I want to clarify something. When Solr needs to get a text rendition for say a word document. It uses the dedicated/synchronous webscript call to fetch the text rendition. Assuming only external transformation is enabled, I would assume the webscript would ultimately be sending out a transform request on AMQ and receiving a transform response via AMQ and then the webscript would return with the text rendition. If this is wrong, can you explain how this works differently than it used to work?

I have not had a chance to review the slides or video, so if details are there please tell me and I'll go dig through them. 

I was wondering if you could give any detail about the request/response flow through AMQ.

Say I have some code running in the repo and I request a transformation in a synchronous way. How is the async AMQ request/response handled and then marshaled back into the blocking transformation request?

-- Bindu

jpotts
Professional

Many customers are not on AWS and are not deploying with Docker, Docker Compose, or Kubernetes. This means they have to manually install everything, which is a huge pain. When installing using this method, by default, the transformation service is disabled. Where is the documentation that describes how to install/enable the transformation service under this deployment scenario?

janv
Alfresco Employee

Hi Jeff, 

Many thanks for the feedback. I have passed it on to Product Management. The Transform Service itself is currently part of ACS Enterprise so please feel free to contact Support (and PMs) directly with your specific customer requirements, if you haven't already.

In the meantime, there are few things to consider ...

In theory, each (micro-) service can be run as a process (Spring Boot). Hence, Transform Router (T-Router), Shared File Store and each of the core Transform Engines (T-Engines). You can run multiple instances of each process. In this scenario, the Shared File Store would need to be load-balanced.

For the T-Engines that call external transformers, you would also need to setup those transformers (if not already installed), eg. LibreOffice and ImageMagick. You can refer back to existing ACS Repository docs for hints.

As a pure PoC (unsupported) you might wish to also take a look at Alfresco 6.1 in Azure (VM based deployment) which runs the Transform Service in VMs rather than Containers.

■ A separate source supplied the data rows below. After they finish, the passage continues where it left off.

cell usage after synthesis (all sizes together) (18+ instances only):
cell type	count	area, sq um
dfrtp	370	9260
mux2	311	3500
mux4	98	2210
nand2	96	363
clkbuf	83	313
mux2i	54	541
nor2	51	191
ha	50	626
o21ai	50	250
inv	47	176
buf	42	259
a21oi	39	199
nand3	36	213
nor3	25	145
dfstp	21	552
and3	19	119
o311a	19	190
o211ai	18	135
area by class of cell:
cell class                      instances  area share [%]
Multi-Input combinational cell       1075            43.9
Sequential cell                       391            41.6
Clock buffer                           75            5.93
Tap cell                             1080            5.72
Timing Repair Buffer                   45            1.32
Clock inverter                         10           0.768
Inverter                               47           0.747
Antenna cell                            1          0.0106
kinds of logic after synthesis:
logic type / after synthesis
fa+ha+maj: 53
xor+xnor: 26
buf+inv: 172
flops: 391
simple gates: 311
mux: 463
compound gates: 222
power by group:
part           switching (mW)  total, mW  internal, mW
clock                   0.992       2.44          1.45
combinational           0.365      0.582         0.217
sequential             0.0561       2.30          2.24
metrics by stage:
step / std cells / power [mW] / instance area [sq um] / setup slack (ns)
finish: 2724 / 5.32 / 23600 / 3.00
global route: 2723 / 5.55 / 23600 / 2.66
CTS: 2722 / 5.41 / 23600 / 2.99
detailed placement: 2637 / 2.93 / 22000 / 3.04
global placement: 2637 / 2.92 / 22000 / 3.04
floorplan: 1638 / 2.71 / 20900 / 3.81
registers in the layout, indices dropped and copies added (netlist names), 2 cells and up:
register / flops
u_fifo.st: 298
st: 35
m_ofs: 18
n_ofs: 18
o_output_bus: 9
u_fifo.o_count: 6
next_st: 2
File: src/silb_defs.vh
// register offsets, field positions, reset values and timing counts for the sil block
`ifndef SILB_DEFS_VH
`define SILB_DEFS_VH
`define SILB_ADDR_W 16
`define SILB_OFF_WAKE 16'hfe00
`define SILB_OFF_RSRC 16'hfe01
`define SILB_OFF_BFC 16'hfe03
`define SILB_OFF_PEND_MID 16'hfe05
`define SILB_OFF_PEND_UP 16'hfe06
`define SILB_OFF_CTRL 16'hfe07
`define SILB_BIT_WAKE 1
`define SILB_BIT_BREAK_CLEAR_ENABLE 7
`define SILB_BIT_SHORT 0
`define SILB_BIT_WDDIS 1
`define SILB_RSRC_POR 7
`define SILB_RSRC_PIN 6
`define SILB_RSRC_WDOG 5
`define SILB_RSRC_BADOP 4
`define SILB_RSRC_BADAD 3
`define SILB_RSRC_BROWN 1
`define SILB_RSRC_RESET 8'h80
`define SILB_CTRL_RESET 8'h00
`define SILB_LONG_WAKE 4096
`define SILB_SHORT_WAKE 32
`define SILB_CNT_W 13
`endif

File: src/silb_core.v
// system integration unit: pending flags, reset source, break protection, low-power sequencing
`timescale 1ns/1ps
`default_nettype none
`include "silb_defs.vh"
module silb_core #(
    parameter LONG_WAKE = `SILB_LONG_WAKE,
    parameter SHORT_WAKE = `SILB_SHORT_WAKE
) (
    // clock and reset
    input wire mclk,
    input wire reset_n,
    // register port
    input wire [15:0] reg_addr,
    input wire [7:0] reg_wdata,
    input wire reg_wr,
    input wire reg_rd,
    output reg [7:0] reg_rdata,
    // interrupt and break requests
    input wire [18:7] irq_req,
    input wire break_req,
    // reset causes, sampled at the last cycle of the system reset
    input wire por_event,
    input wire pin_reset,
    input wire wdog_reset,
    input wire bad_opcode_reset,
    input wire bad_fetch_reset,
    input wire bad_fetch_is_opcode,
    input wire brownout_reset,
    // cpu side
    input wire idle_exec,
    input wire halt_exec,
    input wire osc_tick,
    output wire sys_reset,
    output reg clear_imask,
    output reg force_swi,
    output reg stack_start,
    output wire cpu_clk_en,
    output wire periph_clk_en,
    output wire clkgen_out_en,
    output wire wdog_run,
    output wire wdog_enable,
    output wire flag_clear_allow
);

    // ****************************************
    // state codes
    // ****************************************
    localparam ST_RUN = 2'd0;
    localparam ST_IDLE = 2'd1;
    localparam ST_HALT = 2'd2;
    localparam ST_RECOV = 2'd3;
    localparam [31:0] LONG_M1 = LONG_WAKE - 1;
    localparam [31:0] SHORT_M1 = SHORT_WAKE - 1;
    localparam [`SILB_CNT_W-1:0] LONG_CNT = LONG_M1[`SILB_CNT_W-1:0];
    localparam [`SILB_CNT_W-1:0] SHORT_CNT = SHORT_M1[`SILB_CNT_W-1:0];
    localparam [7:0] CTRL_RST = `SILB_CTRL_RESET;

    reg [1:0] state_r;
    reg [1:0] state_nxt;
    reg [`SILB_CNT_W-1:0] recov_cnt_r;
    reg break_wakeup_flag_r;
    reg break_clear_enable_r;
    reg short_wake_delay_select_r;
    reg watchdog_disable_option_r;
    reg [7:0] reset_source_reg_r;
    reg in_break_r;
    reg [7:0] rsrc_capture;
    reg [7:0] rdata_nxt;
    reg wake_by_irq_r;

    wire any_reset;
    wire any_irq;
    wire hit_wake;
    wire hit_rsrc;
    wire hit_bfc;
    wire hit_ctrl;
    wire recov_done;
    wire bad_fetch_valid;
    wire wr_wake;
    wire wr_bfc;
    wire wr_ctrl;
    wire rd_rsrc;
    wire [`SILB_CNT_W-1:0] recov_limit;

    // ****************************************
    // reset request merge
    // ****************************************
    // only an opcode fetch from a bad address counts as a reset cause
    assign bad_fetch_valid = bad_fetch_reset & bad_fetch_is_opcode;
    // every source is simply ORed, none outranks another
    assign any_reset = por_event | pin_reset | wdog_reset | bad_opcode_reset |
                       bad_fetch_valid | brownout_reset;
    assign sys_reset = any_reset;
    assign any_irq = |irq_req;

    assign hit_wake = reg_addr == `SILB_OFF_WAKE;
    assign hit_rsrc = reg_addr == `SILB_OFF_RSRC;
    assign hit_bfc = reg_addr == `SILB_OFF_BFC;
    assign hit_ctrl = reg_addr == `SILB_OFF_CTRL;
    // only these writes are decoded; pending and source registers ignore writes
    assign wr_wake = reg_wr && hit_wake;
    assign wr_bfc = reg_wr && hit_bfc;
    assign wr_ctrl = reg_wr && hit_ctrl;
    assign rd_rsrc = reg_rd && hit_rsrc;
    assign recov_limit = short_wake_delay_select_r ? SHORT_CNT : LONG_CNT;
    assign recov_done = (state_r == ST_RECOV) && (recov_cnt_r == recov_limit);

    // ****************************************
    // clock gating and protection outputs
    // ****************************************
    assign cpu_clk_en = state_r == ST_RUN;
    assign periph_clk_en = (state_r == ST_RUN) || (state_r == ST_IDLE);
    assign clkgen_out_en = periph_clk_en;
    assign wdog_enable = ~watchdog_disable_option_r;
    assign wdog_run = wdog_enable && periph_clk_en;
    // peripheral clear strobes are gated while in break unless enabled;
    // gating both steps of a two-step clear keeps such flags intact
    // a clear done with the enable set is a real clear, never undone
    assign flag_clear_allow = ~in_break_r | break_clear_enable_r;

    // ****************************************
    // low-power state machine
    // ****************************************
    always @*
    begin
        state_nxt = state_r;
        case (state_r)
            ST_RUN:
            begin
                if (halt_exec)
                    state_nxt = ST_HALT;
                else if (idle_exec)
                    state_nxt = ST_IDLE;
            end
            ST_IDLE:
            begin
                if (break_req || any_irq)
                    state_nxt = ST_RUN;
            end
            ST_HALT:
            begin
                if (break_req)
                    state_nxt = ST_RUN;
                else if (any_irq)
                    state_nxt = ST_RECOV;
            end
            ST_RECOV:
            begin
                if (break_req)
                    state_nxt = ST_RUN;
                else if (recov_done)
                    state_nxt = ST_RUN;
            end
            default:
                state_nxt = ST_RUN;
        endcase
    end

    always @(posedge mclk or negedge reset_n)
    begin
        if (!reset_n)
        begin
            state_r <= ST_RUN;
            recov_cnt_r <= {`SILB_CNT_W{1'b0}};
            clear_imask <= 1'b0;
            force_swi <= 1'b0;
            stack_start <= 1'b0;
            wake_by_irq_r <= 1'b0;
        end
        else if (any_reset)
        begin
            state_r <= ST_RUN;
            recov_cnt_r <= {`SILB_CNT_W{1'b0}};
            clear_imask <= 1'b0;
            force_swi <= 1'b0;
            stack_start <= 1'b0;
            wake_by_irq_r <= 1'b0;
        end
        else
        begin
            state_r <= state_nxt;
            clear_imask <= (state_r == ST_RUN) && (idle_exec || halt_exec);
            force_swi <= break_req;
            // stacking one cycle after an idle wake
            wake_by_irq_r <= (state_r == ST_IDLE) && any_irq && !break_req;
            stack_start <= wake_by_irq_r || recov_done;
            if (state_r != ST_RECOV)
                recov_cnt_r <= {`SILB_CNT_W{1'b0}};
            else if (osc_tick && !recov_done)
                recov_cnt_r <= recov_cnt_r + 1'b1;
        end
    end

    // ****************************************
    // break state and break wake flag
    // ****************************************
    always @(posedge mclk or negedge reset_n)
    begin
        if (!reset_n)
        begin
            in_break_r <= 1'b0;
            break_wakeup_flag_r <= 1'b0;
        end
        else
        begin
            // break entry wins over the end-of-service write
            if (break_req)
                in_break_r <= 1'b1;
            else if (wr_wake)
                in_break_r <= 1'b0;
            // break wake flag: set wins over software clear
            if (any_reset)
                break_wakeup_flag_r <= 1'b0;
            else if (break_req && (state_r != ST_RUN))
                break_wakeup_flag_r <= 1'b1;
            else if (wr_wake && !reg_wdata[`SILB_BIT_WAKE])
                break_wakeup_flag_r <= 1'b0;
        end
    end

    // ****************************************
    // break flag control
    // ****************************************
    always @(posedge mclk or negedge reset_n)
    begin
        if (!reset_n)
            break_clear_enable_r <= 1'b0;
        else if (any_reset)
            break_clear_enable_r <= 1'b0;
        else if (wr_bfc)
            break_clear_enable_r <= reg_wdata[`SILB_BIT_BREAK_CLEAR_ENABLE];
    end

    // ****************************************
    // wake delay and watchdog options
    // ****************************************
    always @(posedge mclk or negedge reset_n)
    begin
        if (!reset_n)
        begin
            short_wake_delay_select_r <= CTRL_RST[`SILB_BIT_SHORT];
            watchdog_disable_option_r <= CTRL_RST[`SILB_BIT_WDDIS];
        end
        else if (wr_ctrl)
        begin
            short_wake_delay_select_r <= reg_wdata[`SILB_BIT_SHORT];
            watchdog_disable_option_r <= reg_wdata[`SILB_BIT_WDDIS];
        end
    end

    // ****************************************
    // reset source capture
    // ****************************************
    // power-on alone sets the top flag; bits 2 and 0 stay zero
    always @*
    begin
        rsrc_capture = 8'h00;
        if (por_event)
            rsrc_capture = `SILB_RSRC_RESET;
        else
        begin
            rsrc_capture[`SILB_RSRC_PIN] = pin_reset;
            rsrc_capture[`SILB_RSRC_WDOG] = wdog_reset;
            rsrc_capture[`SILB_RSRC_BADOP] = bad_opcode_reset;
            rsrc_capture[`SILB_RSRC_BADAD] = bad_fetch_valid;
            rsrc_capture[`SILB_RSRC_BROWN] = brownout_reset;
        end
    end

    // capture wins over the read clear
    always @(posedge mclk or negedge reset_n)
    begin
        if (!reset_n)
            reset_source_reg_r <= `SILB_RSRC_RESET;
        else if (any_reset)
            reset_source_reg_r <= rsrc_capture;
        else if (rd_rsrc)
            reset_source_reg_r <= 8'h00;
    end

    // ****************************************
    // read data
    // ****************************************
    // unmapped addresses and idle cycles read zero
    always @*
    begin
        rdata_nxt = 8'h00;
        if (reg_rd)
        begin
            case (reg_addr)
                `SILB_OFF_WAKE:
                    rdata_nxt[`SILB_BIT_WAKE] = break_wakeup_flag_r;
                `SILB_OFF_RSRC:
                    rdata_nxt = reset_source_reg_r;
                `SILB_OFF_BFC:
                    rdata_nxt[`SILB_BIT_BREAK_CLEAR_ENABLE] = break_clear_enable_r;
                `SILB_OFF_PEND_MID:
                    rdata_nxt = irq_req[14:7];
                `SILB_OFF_PEND_UP:
                    rdata_nxt = {4'h0, irq_req[18:15]};
                `SILB_OFF_CTRL:
                begin
                    rdata_nxt[`SILB_BIT_SHORT] = short_wake_delay_select_r;
                    rdata_nxt[`SILB_BIT_WDDIS] = watchdog_disable_option_r;
                end
                default:
                    rdata_nxt = 8'h00;
            endcase
        end
    end

    // read data stands for the one cycle after the strobe
    always @(posedge mclk or negedge reset_n)
    begin
        if (!reset_n)
            reg_rdata <= 8'h00;
        else
            reg_rdata <= rdata_nxt;
    end

endmodule // silb_core
`default_nettype wire
`src/verilog/php_defs.svh`:
```
// Purpose: constants for the host bus port core
// Assumes: single bus clock, synchronous active-low reset
// Notes: rule summary below
// Overview of operation
// RULE1: sample bus inputs on rising clock edge only
// RULE2: reset low: drivers off, registers cleared, idle
// RULE3: after reset release resume from default state
// RULE4: suspend mode: ignore reset, keep register contents; code ignores only the bus reset, reset_n still clears all
// RULE5: shared lines carry address, then data
// RULE6: command lines carry command, then byte enables
// RULE7: enable bit n covers data byte lane n
// RULE8: even parity over lines, driven one clock later
// RULE9: parity line undriven when not responsible
`ifndef PHP_DEFS_SVH
`define PHP_DEFS_SVH
`define PHP_AD_W 32
`define PHP_CBE_W 4
`define PHP_LANE_W 8
`define PHP_AD_RST 32'h0000_0000
`define PHP_CBE_RST 4'h0
`endif

```
`src/verilog/php_pkg.sv`:
```
// Purpose: types for the host bus port core
// Assumes: php_defs.svh constants
// Notes: none
`include "php_defs.svh"
package php_pkg;
  typedef struct packed {
    logic [`PHP_AD_W-1:0] ad;
    logic [`PHP_CBE_W-1:0] cbe;
  } php_bus_type;
  typedef struct packed {
    logic [`PHP_AD_W-1:0] addr;
    logic [`PHP_CBE_W-1:0] cmd;
    logic [`PHP_AD_W-1:0] data;
    logic [`PHP_CBE_W-1:0] be;
    logic [`PHP_AD_W-1:0] lane_mask;
    logic addr_valid;
    logic data_valid;
  } php_cap_type;
  typedef enum logic [2:0] {
    PHP_IDLE = 3'b001,
    PHP_ADDR = 3'b010,
    PHP_DATA = 3'b100
  } php_state_type;
endpackage

```
`src/verilog/php_parity.sv`:
```
// Purpose: even parity of bus lines, one clock late
// Assumes: inputs are the driven bus values of the current phase
// Notes: enable delayed with the value so both line up
`timescale 1ns/1ps
`include "php_defs.svh"
module php_parity (
  input wire logic clk,
  input wire logic hold_rst,
  input wire php_pkg::php_bus_type bus_in,
  input wire logic drive_en,
  output logic par_out,
  output logic par_oe
);
  import php_pkg::*;
  logic par_reg, par_next, oe_reg, oe_next;
  always_comb begin
    par_next = ^{bus_in.ad, bus_in.cbe}; // [RULE8]
    oe_next = drive_en; // [RULE9]
    if (hold_rst) begin
      par_next = 1'b0;
      oe_next = 1'b0; // [RULE2]
    end
  end
  always_ff @(posedge clk) begin
    par_reg <= par_next;
    oe_reg <= oe_next;
  end
  assign par_out = par_reg;
  assign par_oe = oe_reg;
  // ***************************
  // checks
  // ***************************
  parity_even_a: assert property (@(posedge clk) // [RULE8]
    disable iff (hold_rst)
    oe_reg |-> ^{par_reg, $past(bus_in.ad), $past(bus_in.cbe)} == 1'b0)
    else $error("parity not even");
endmodule

```
`src/verilog/php_core.sv`:
```
// Purpose: host bus front end: capture, lane decode, parity, reset
// Assumes: transaction control decoded elsewhere into phase strobes
// Notes: suspend_en comes from power logic on the same clock
`timescale 1ns/1ps
`include "php_defs.svh"
module php_core (
  input wire logic clk,
  input wire logic reset_n,
  input wire logic host_bus_reset_n,
  input wire logic suspend_en,
  input wire logic addr_phase,
  input wire logic data_phase,
  input wire logic drive_addr,
  input wire logic drive_data,
  input wire logic par_resp,
  input wire php_pkg::php_bus_type bus_in,
  input wire php_pkg::php_bus_type tx_bus,
  output php_pkg::php_bus_type bus_out,
  output logic ad_oe,
  output logic cbe_oe,
  output logic par_out,
  output logic par_oe,
  output php_pkg::php_cap_type cap,
  output logic active
);
  import php_pkg::*;
  // ***************************
  // input synchronisers
  // ***************************
  // pin is not timed to clk, so two flops before any use
  // reset to the pin's idle level: no false bus reset on release
  logic rst_s1_reg, rst_s1_next, rst_s2_reg, rst_s2_next;
  always_comb begin
    rst_s1_next = host_bus_reset_n;
    rst_s2_next = rst_s1_reg;
    if (!reset_n) begin
      rst_s1_next = 1'b1;
      rst_s2_next = 1'b1;
    end
  end
  always_ff @(posedge clk) begin
    rst_s1_reg <= rst_s1_next;
    rst_s2_reg <= rst_s2_next;
  end
  // ***************************
  // reset qualification
  // ***************************
  // suspend keeps state through a bus reset
  // limitation: reset_n still clears everything in suspend
  logic hold_rst;
  assign hold_rst = !reset_n || (!rst_s2_reg && !suspend_en); // [RULE4]
  // ***************************
  // lane decode
  // ***************************
  function automatic logic [`PHP_AD_W-1:0] lane_mask(
    input logic [`PHP_CBE_W-1:0] be_n
  );
    lane_mask = '0;
    for (int i = 0; i < `PHP_CBE_W; i++) begin
      // active-low enables: low means lane carries data
      lane_mask[i*`PHP_LANE_W +: `PHP_LANE_W] = {`PHP_LANE_W{!be_n[i]}};
    end
  endfunction
  // ***************************
  // phase capture
  // ***************************
  php_state_type state_reg, state_next;
  php_cap_type cap_reg, cap_next;
  logic active_reg, active_next;
  always_comb begin
    state_next = state_reg;
    cap_next = cap_reg;
    // valid bits are one-cycle pulses
    cap_next.addr_valid = 1'b0;
    cap_next.data_valid = 1'b0;
    case (state_reg)
      PHP_IDLE, PHP_ADDR, PHP_DATA: begin
        // address phase wins if both strobes are up
        if (addr_phase) begin
          cap_next.addr = bus_in.ad; // [RULE5]
          cap_next.cmd = bus_in.cbe; // [RULE6]
          cap_next.addr_valid = 1'b1;
          state_next = PHP_ADDR;
        end else if (data_phase) begin
          cap_next.data = bus_in.ad; // [RULE5]
          cap_next.be = bus_in.cbe; // [RULE6]
          cap_next.lane_mask = lane_mask(bus_in.cbe); // [RULE7]
          cap_next.data_valid = 1'b1;
          state_next = PHP_DATA;
        end else begin
          state_next = PHP_IDLE;
        end
      end
      default: state_next = PHP_IDLE;
    endcase
    if (hold_rst) begin
      state_next = PHP_IDLE; // [RULE3]
      cap_next = '0; // [RULE2]
    end
    // registered so the flag leaves straight from a flop
    active_next = state_next != PHP_IDLE;
  end
  always_ff @(posedge clk) begin // [RULE1]
    state_reg <= state_next;
    cap_reg <= cap_next;
    active_reg <= active_next;
  end
  assign cap = cap_reg;
  assign active = active_reg;
  // ***************************
  // line drive
  // ***************************
  // value and enables launch together, one clock after the request
  // pads do the tri-state; low enable means released
  php_bus_type out_reg, out_next;
  logic ad_oe_reg, ad_oe_next, cbe_oe_reg, cbe_oe_next;
  always_comb begin
    out_next = tx_bus;
    ad_oe_next = drive_addr || drive_data; // [RULE5]
    cbe_oe_next = drive_addr || drive_data; // [RULE6]
    if (hold_rst) begin
      out_next.ad = `PHP_AD_RST;
      out_next.cbe = `PHP_CBE_RST;
      ad_oe_next = 1'b0; // [RULE2]
      cbe_oe_next = 1'b0;
    end
  end
  always_ff @(posedge clk) begin
    out_reg <= out_next;
    ad_oe_reg <= ad_oe_next;
    cbe_oe_reg <= cbe_oe_next;
  end
  assign bus_out = out_reg;
  assign ad_oe = ad_oe_reg;
  assign cbe_oe = cbe_oe_reg;
  // ***************************
  // parity
  // ***************************
  // parity covers whatever sat on the lines last clock
  php_parity u_par (
    .clk(clk),
    .hold_rst(hold_rst),
    .bus_in(bus_in),
    .drive_en(par_resp), // [RULE8]
    .par_out(par_out),
    .par_oe(par_oe)
  );
  // ***************************
  // checks
  // ***************************
  reset_quiet_a: assert property (@(posedge clk) // [RULE2]
    hold_rst |=> !ad_oe && !cbe_oe && !par_oe && cap == '0
      && bus_out == '0 && !active)
    else $error("drivers active in reset");
  resume_idle_a: assert property (@(posedge clk) // [RULE3]
    $fell(hold_rst) |-> state_reg == PHP_IDLE)
    else $error("not idle after reset");
  state_hot_a: assert property (@(posedge clk) // [RULE3]
    disable iff (!reset_n) $onehot(state_reg))
    else $error("state not one-hot");
  suspend_keep_a: assert property (@(posedge clk) // [RULE4]
    disable iff (!reset_n)
    (suspend_en && !rst_s2_reg && !addr_phase && !data_phase)
    |=> cap.addr == $past(cap.addr)
      && cap.data == $past(cap.data))
    else $error("suspend lost state");
  addr_cap_a: assert property (@(posedge clk) // [RULE5]
    disable iff (hold_rst)
    addr_phase |=> cap.addr_valid && cap.addr == $past(bus_in.ad)
      && cap.cmd == $past(bus_in.cbe))
    else $error("address capture wrong");
  data_cap_a: assert property (@(posedge clk) // [RULE6]
    disable iff (hold_rst)
    (data_phase && !addr_phase) |=> cap.data_valid
      && cap.data == $past(bus_in.ad) && cap.be == $past(bus_in.cbe))
    else $error("data capture wrong");
  addr_wins_a: assert property (@(posedge clk) // [RULE6]
    disable iff (hold_rst)
    (addr_phase && data_phase) |=> cap.addr_valid && !cap.data_valid)
    else $error("data taken in address phase");
  lane_map_a: assert property (@(posedge clk) // [RULE7]
    disable iff (hold_rst)
    cap.data_valid |-> cap.lane_mask[7:0] == {8{!cap.be[0]}}
      && cap.lane_mask[15:8] == {8{!cap.be[1]}}
      && cap.lane_mask[23:16] == {8{!cap.be[2]}}
      && cap.lane_mask[31:24] == {8{!cap.be[3]}})
    else $error("lane mask wrong");
  valid_pulse_a: assert property (@(posedge clk) // [RULE5]
    disable iff (hold_rst)
    !addr_phase && !data_phase |=> !cap.addr_valid && !cap.data_valid)
    else $error("capture valid without phase");
  data_hold_a: assert property (@(posedge clk) // [RULE5]
    disable iff (hold_rst)
    !hold_rst && !data_phase |=> cap.data == $past(cap.data)
      && cap.be == $past(cap.be) && cap.lane_mask == $past(cap.lane_mask))
    else $error("data fields changed without data phase");
  active_flag_a: assert property (@(posedge clk) // [RULE3]
    disable iff (hold_rst)
    !hold_rst |=> active == $past(addr_phase || data_phase))
    else $error("active flag wrong");
  drive_out_a: assert property (@(posedge clk) // [RULE5]
    disable iff (hold_rst)
    !hold_rst && (drive_addr || drive_data) |=> ad_oe && cbe_oe
      && bus_out == $past(tx_bus))
    else $error("bus drive wrong");
  drive_idle_a: assert property (@(posedge clk) // [RULE6]
    disable iff (hold_rst)
    !drive_addr && !drive_data |=> !ad_oe && !cbe_oe)
    else $error("bus driven without request");
  par_idle_a: assert property (@(posedge clk) // [RULE9]
    disable iff (hold_rst)
    !par_resp |=> !par_oe)
    else $error("parity driven when not owner");
  par_late_a: assert property (@(posedge clk) // [RULE8]
    disable iff (hold_rst)
    par_resp |=> par_oe
      && par_out == ^{$past(bus_in.ad), $past(bus_in.cbe)})
    else $error("parity late or wrong");
  sync_rst_a: assert property (@(posedge clk) // [RULE1]
    disable iff (!reset_n)
    (!host_bus_reset_n && !suspend_en) [*3] |-> hold_rst)
    else $error("bus reset not taken");
endmodule

```
**config.mk**
```make
export PLATFORM = sky130hd
export DESIGN_NAME = voice_transcoder_datapath
export DESIGN_NICKNAME = d
export VERILOG_FILES = /design/src/hdl/transcoder_pkg.sv /design/src/hdl/sample_buffer.sv /design/src/hdl/voice_transcoder_datapath.sv
export SDC_FILE = /design/constraint.sdc
export NUM_CORES = 2
export LEC_CHECK = 0
export ABC_AREA = 0
export BUFFER_PORTS_ARGS = -buffer_cell sky130_fd_sc_hd__buf_2
export CORE_ASPECT_RATIO = 2
export CORE_MARGIN = 5
export CORE_UTILIZATION = 52
export CTS_CLUSTER_DIAMETER = 120
export CTS_CLUSTER_SIZE = 28
export DETAILED_ROUTE_END_ITERATION = 8
export PLACE_DENSITY = 0.68
export SYNTH_ARGS = -nofsm -noshare
export SYNTH_HDL_FRONTEND = slang
export SYNTH_SLANG_ARGS = --single-unit
```
**constraint.sdc**
```tcl
create_clock -name sys_clk_i -period 18.8 [get_ports sys_clk_i]
set_clock_uncertainty 0.1 [all_clocks]
set_input_delay 2.82 -clock sys_clk_i [delete_from_list [all_inputs] [get_ports sys_clk_i]]
set_output_delay 2.82 -clock sys_clk_i [all_outputs]
set_load 0.01 [all_outputs]
```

And finally, with upcoming ACS 6.2 (including next release of ACS Community) we have also open-sourced the core T-Engines which might help you to get started ? More info to follow, but for now see:

Hope the above helps.

Regards,

Jan

janv
Alfresco Employee

Quick follow-up: ACS Community 201910 EA is now available with core T-Engines. Please refer to:

https://hub.alfresco.com/t5/alfresco-content-services-hub/alfresco-community-edition-201910-ea-relea...

janv
Alfresco Employee

Please see new blog https://hub.alfresco.com/t5/alfresco-content-services-blog/quick-reference-for-transformers-in-acs-c... ( from @angelborroy ) for building custom T-Engines (Transform Engines) to deploy and run with either ACS Community 201911 GA &/or ACS Enterprise 6.2.